§ THE PROBLEM:
Print, in exact form, the lines below from the one containing "swShare_pct: 44.5" through the one containing "ctsResizeCount: 0", and omit all others.

*** Opening RECORDS TO PROCESS ***

===== config.mk =====
export PLATFORM = sky130hd
export DESIGN_NAME = wbuf_read_bypass
export DESIGN_NICKNAME = d
export VERILOG_FILES = /design/src/rtl/wbq_pkg.sv /design/src/rtl/wbq_store_fifo.sv /design/src/rtl/wbq_ctrl.sv /design/src/rtl/wbuf_read_bypass.sv
export SDC_FILE = /design/constraint.sdc
export NUM_CORES = 1
export LEC_CHECK = 0
export ABC_AREA = 1
export CELL_PAD_IN_SITES_DETAIL_PLACEMENT = 1
export CELL_PAD_IN_SITES_GLOBAL_PLACEMENT = 2
export CORE_MARGIN = 4
export CORE_UTILIZATION = 34
export DETAILED_ROUTE_END_ITERATION = 10
export PLACE_DENSITY_LB_ADDON = 0.2
export SYNTH_ARGS = -nofsm -noshare
export SYNTH_HDL_FRONTEND = slang
export SYNTH_HIERARCHICAL = 1
export SYNTH_SLANG_ARGS = --single-unit

===== constraint.sdc =====
create_clock -name clk -period 12.2 [get_ports clk]
set_input_delay 3.66 -clock clk [delete_from_list [all_inputs] [get_ports clk]]
set_output_delay 3.66 -clock clk [all_outputs]
set_load 0.005 [all_outputs]

===== src/rtl/wbq_pkg.sv =====
package wbq_pkg;
    typedef enum logic [1:0] {
        RS_IDLE  = 2'd0,
        RS_HOLD  = 2'd1,
        RS_ISSUE = 2'd2,
        RS_WAIT  = 2'd3
    } rd_state_e;
endpackage


===== src/rtl/wbq_store_fifo.sv =====
module wbq_store_fifo #(
    parameter int DEPTH = 4,
    parameter int AW    = 30,
    parameter int DW    = 32
) (
    input  logic          clk,
    input  logic          rst_n,
    input  logic          push,
    input  logic [AW-1:0] push_addr,
    input  logic [DW-1:0] push_data,
    input  logic          pop,
    input  logic [AW-1:0] look_addr,
    output logic          full,
    output logic          empty,
    output logic [AW-1:0] head_addr,
    output logic [DW-1:0] head_data,
    output logic          hit,
    output logic [DW-1:0] hit_data
);
    localparam int PTR_W = $clog2(DEPTH);

    logic [DEPTH-1:0] vld_q;
    logic [PTR_W-1:0] head_q, tail_q;
    logic [AW-1:0]    addr_q [DEPTH];
    logic [DW-1:0]    data_q [DEPTH];

    assign full      = &vld_q;
    assign empty     = ~|vld_q;
    assign head_addr = addr_q[head_q];
    assign head_data = data_q[head_q];

    always_ff @(posedge clk) begin
        if (!rst_n) begin
            vld_q  <= '0;
            head_q <= '0;
            tail_q <= '0;
        end else begin
            if (push) begin
                vld_q[tail_q] <= 1'b1;
                tail_q        <= tail_q + 1'b1;
            end
            if (pop) begin
                vld_q[head_q] <= 1'b0;
                head_q        <= head_q + 1'b1;
            end
        end
    end

    always_ff @(posedge clk) begin
        if (push) begin
            addr_q[tail_q] <= push_addr;
            data_q[tail_q] <= push_data;
        end
    end

    // Walk from oldest to youngest; a later match overrides an earlier one.
    always_comb begin
        logic [PTR_W-1:0] slot;
        hit      = 1'b0;
        hit_data = '0;
        for (int k = 0; k < DEPTH; k++) begin
            slot = head_q + PTR_W'(k);
            if (vld_q[slot] && addr_q[slot] == look_addr) begin
                hit      = 1'b1;
                hit_data = data_q[slot];
            end
        end
    end

    assert_pop_nonempty_R2: assert property (@(posedge clk) disable iff (!rst_n)
        pop |-> !empty);

    assert_no_overflow_R3: assert property (@(posedge clk) disable iff (!rst_n)
        (push && !pop) |=> ($countones(vld_q) == $past($countones(vld_q)) + 1));
endmodule


===== src/rtl/wbq_ctrl.sv =====
module wbq_ctrl
    import wbq_pkg::*;
(
    input  logic clk,
    input  logic rst_n,
    input  logic rd_req,
    input  logic chk_mode,
    input  logic buf_hit,
    input  logic buf_empty,
    input  logic mem_gnt,
    input  logic mem_rvalid,
    output logic issue_rd,
    output logic drain_req,
    output logic fwd_hit,
    output logic mem_done,
    output logic rs_idle
);
    rd_state_e state_q, state_d;
    logic      read_clear;

    always_ff @(posedge clk) begin
        if (!rst_n) state_q <= RS_IDLE;
        else        state_q <= state_d;
    end

    always_comb begin
        state_d    = state_q;
        issue_rd   = 1'b0;
        fwd_hit    = 1'b0;
        mem_done   = 1'b0;
        rs_idle    = 1'b0;
        read_clear = chk_mode ? !buf_hit : buf_empty;
        unique case (state_q)
            RS_IDLE: begin
                rs_idle = 1'b1;
                if (rd_req) begin
                    if (chk_mode && buf_hit) begin
                        fwd_hit = 1'b1;
                    end else if (read_clear) begin
                        issue_rd = 1'b1;
                        state_d  = mem_gnt ? RS_WAIT : RS_ISSUE;
                    end else begin
                        state_d = RS_HOLD;
                    end
                end
            end
            RS_HOLD: begin
                if (buf_empty) begin
                    issue_rd = 1'b1;
                    state_d  = mem_gnt ? RS_WAIT : RS_ISSUE;
                end
            end
            RS_ISSUE: begin
                issue_rd = 1'b1;
                if (mem_gnt) state_d = RS_WAIT;
            end
            RS_WAIT: begin
                if (mem_rvalid) begin
                    mem_done = 1'b1;
                    state_d  = RS_IDLE;
                end
            end
            default: state_d = RS_IDLE;
        endcase
        drain_req = !buf_empty && !issue_rd && (state_q != RS_WAIT);
    end

    assert_hold_until_grant_R8: assert property (@(posedge clk) disable iff (!rst_n)
        (issue_rd && !mem_gnt) |=> issue_rd);
endmodule


===== src/rtl/wbuf_read_bypass.sv =====
module wbuf_read_bypass #(
    parameter int DEPTH = 4,
    parameter int AW    = 30,
    parameter int DW    = 32
) (
    input  logic          clk,
    input  logic          rst_n,
    input  logic          chk_mode,
    input  logic          st_valid,
    input  logic [AW-1:0] st_addr,
    input  logic [DW-1:0] st_data,
    output logic          st_stall,
    input  logic          rd_req,
    input  logic [AW-1:0] rd_addr,
    output logic          rd_done,
    output logic          rd_from_buf,
    output logic [DW-1:0] rd_data,
    output logic          mem_req,
    output logic          mem_we,
    output logic [AW-1:0] mem_addr,
    output logic [DW-1:0] mem_wdata,
    input  logic          mem_gnt,
    input  logic          mem_rvalid,
    input  logic [DW-1:0] mem_rdata
);
    logic          buf_full, buf_empty, buf_hit;
    logic [AW-1:0] head_addr;
    logic [DW-1:0] head_data, hit_data;
    logic          issue_rd, drain_req, fwd_hit, mem_done, rs_idle;
    logic          do_push, do_pop;

    assign st_stall = buf_full;
    assign do_push  = st_valid && !buf_full;
    assign do_pop   = drain_req && mem_gnt;

    wbq_store_fifo #(.DEPTH(DEPTH), .AW(AW), .DW(DW)) u_fifo (
        .clk       (clk),
        .rst_n     (rst_n),
        .push      (do_push),
        .push_addr (st_addr),
        .push_data (st_data),
        .pop       (do_pop),
        .look_addr (rd_addr),
        .full      (buf_full),
        .empty     (buf_empty),
        .head_addr (head_addr),
        .head_data (head_data),
        .hit       (buf_hit),
        .hit_data  (hit_data)
    );

    wbq_ctrl u_ctrl (
        .clk        (clk),
        .rst_n      (rst_n),
        .rd_req     (rd_req),
        .chk_mode   (chk_mode),
        .buf_hit    (buf_hit),
        .buf_empty  (buf_empty),
        .mem_gnt    (mem_gnt),
        .mem_rvalid (mem_rvalid),
        .issue_rd   (issue_rd),
        .drain_req  (drain_req),
        .fwd_hit    (fwd_hit),
        .mem_done   (mem_done),
        .rs_idle    (rs_idle)
    );

    assign mem_req     = issue_rd || drain_req;
    assign mem_we      = !issue_rd;
    assign mem_addr    = issue_rd ? rd_addr : head_addr;
    assign mem_wdata   = head_data;
    assign rd_done     = fwd_hit || mem_done;
    assign rd_from_buf = fwd_hit;
    assign rd_data     = fwd_hit ? hit_data : mem_rdata;

    assert_read_first_R4: assert property (@(posedge clk) disable iff (!rst_n)
        (rd_req && chk_mode && !buf_hit && rs_idle) |-> (mem_req && !mem_we));

    assert_fwd_no_mem_R5: assert property (@(posedge clk) disable iff (!rst_n)
        rd_from_buf |-> !(mem_req && !mem_we));

    assert_wait_empty_R7: assert property (@(posedge clk) disable iff (!rst_n)
        (mem_req && !mem_we && !chk_mode && !$past(mem_req && !mem_we)) |-> buf_empty);

    assert_read_held_R8: assert property (@(posedge clk) disable iff (!rst_n)
        (mem_req && !mem_we && !mem_gnt) |=> (mem_req && !mem_we));
endmodule


==> flow_summary.yaml <==
pwr:
  total_leakage_power_nw: 9.89
  power_density_mw_per_mm2: 179
  power.switching_mw: 1.84
  ir_worst_vdd_mv: 0.110
  swShare_pct: 44.5
  power_frac_seq_pct: 26.3
  intPower_mw: 2.29
  p_comb_share_pct: 49.8
  p_clk_share_pct: 23.8
  p_total_mw: 4.13
floorplan:
  die_area_mm2: 0.0611
  io_pins: 230
  fp.dieW_um: 247
  core_mm2: 0.0565
  start_util_pct: 34.4
  die_h_um: 247
  core.rowCount: 87
drt:
  vias: 20300
  first_pass_iters: 5
  drt_iter0_markers: 1442
  ant_nets: 0
  routed_wl_um: 83500
  remaining_drc_errors: 0
  via_per_inst: 5.42
  post_drt_wl_per_cell_um: 22.3
sta:
  slew_violations: 0
  setup_viol: 0
  fin_crit_sh_pct: 91.8
  fin_skew_ns: 0.0404
  max_slew_margin_pct: 29.4
  fin_crit_ns: 11.20
  tightest_slew_ns: 1.06
  final.setup.tns_ns: 0
  rsz0062_at_grt: "no"
  hold_violations: 0
  max_freq_mhz: 89.3
hold_path:
  min_path_type: "flip-flop to flip-flop"
  min_path_cells: 2
worst_setup_path:
  crit_arrival_ns: 7.54
  crit_path_end_kind: "output pin"
  reg2reg_depth: 22
  critical_path.max_fanout: 31
  critPathRequiredTime_ns: 8.54
  crit_type: "input pin to output pin"
  start_kind: "input pin"
  reg2reg_slack_ns: 6.32
clock_network:
  cts_tree: "yes"
  htreeDepth: 2
  ctsResizeCount: 0
  clkSlewWorstSetupHoldPaths_ns: 0.06
  clock_path_buffers: 3
  clock_sinks: 260
  holdBufCountCts: 0
  post_cts_buffers: 0
  root_buffer: "clkbuf_16"
  cts_buffers: 34
  clock_latency_ns: 0.56
cells_and_area:
  layout_common_cells: "nand2_1 (1156), nand3_1 (350), edfxtp_1 (248), clkdlybuf4s50_1 (229), o21ai_0 (223)"
  multi_input_area_mm2: 0.0101
  fin_cells: 3743
  fillCellCount: 7158
  nNetsFinal: 3104
  final_common_cell: "nand2_1"
  seqCellArea_mm2: 0.00770
  drive_gt1_share_pct: 3.95
  syn_to_final_growth_pct: 18.5
place:
  place_hpwl_um: 56500
  port_buffers: 229
  dp_cells: 3679
  routabilityCongestion: 0.978
grt:
  first_global_vias: 20700
  antenna_found_initial: 5
  grt_pass1_wl_um: 126000
  overflow: 0
  grt_max_degree: 223
  gr-usage-all-layers_pct: 26.8
run_status:
  status: "finished clean"
flow_run:
  max_cap_violations: 0
yosys:
  synthTopCellsByArea: "edfxtp_1 (38%), nand2_1 (22%), nand3_1 (9.0%)"
  avgSynthCellArea_um2: 6.83
  yosys_warnings: 6
  synthDistinctLibCells: 36
  syn_area_mm2: 0.0194
  yosysTopAreaCell: "edfxtp_1"
  netlist.area_leader.share_pct: 38.3
  async_reset_ff_share_pct: 0
  synthCells: 2846
  ys_ff_latch: 260
  seq_area_frac_synth_pct: 39.5
  synth_nets: 2991
  synth_edf_count: 248
  ys.flop_type: "edfxtp_1"
-- worst paths after layout --
kind,start,end
setup / recovery,rd_addr[17],mem_addr[17]
hold / removal,u_fifo/vld_q[1],u_fifo/vld_q[1]
setup reg to reg,u_fifo/head_q[1],flip-flop
hold reg to reg,u_fifo/vld_q[1],u_fifo/vld_q[1]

*** Closing RECORDS TO PROCESS ***

§ REPLY:
  swShare_pct: 44.5
  power_frac_seq_pct: 26.3
  intPower_mw: 2.29
  p_comb_share_pct: 49.8
  p_clk_share_pct: 23.8
  p_total_mw: 4.13
floorplan:
  die_area_mm2: 0.0611
  io_pins: 230
  fp.dieW_um: 247
  core_mm2: 0.0565
  start_util_pct: 34.4
  die_h_um: 247
  core.rowCount: 87
drt:
  vias: 20300
  first_pass_iters: 5
  drt_iter0_markers: 1442
  ant_nets: 0
  routed_wl_um: 83500
  remaining_drc_errors: 0
  via_per_inst: 5.42
  post_drt_wl_per_cell_um: 22.3
sta:
  slew_violations: 0
  setup_viol: 0
  fin_crit_sh_pct: 91.8
  fin_skew_ns: 0.0404
  max_slew_margin_pct: 29.4
  fin_crit_ns: 11.20
  tightest_slew_ns: 1.06
  final.setup.tns_ns: 0
  rsz0062_at_grt: "no"
  hold_violations: 0
  max_freq_mhz: 89.3
hold_path:
  min_path_type: "flip-flop to flip-flop"
  min_path_cells: 2
worst_setup_path:
  crit_arrival_ns: 7.54
  crit_path_end_kind: "output pin"
  reg2reg_depth: 22
  critical_path.max_fanout: 31
  critPathRequiredTime_ns: 8.54
  crit_type: "input pin to output pin"
  start_kind: "input pin"
  reg2reg_slack_ns: 6.32
clock_network:
  cts_tree: "yes"
  htreeDepth: 2
  ctsResizeCount: 0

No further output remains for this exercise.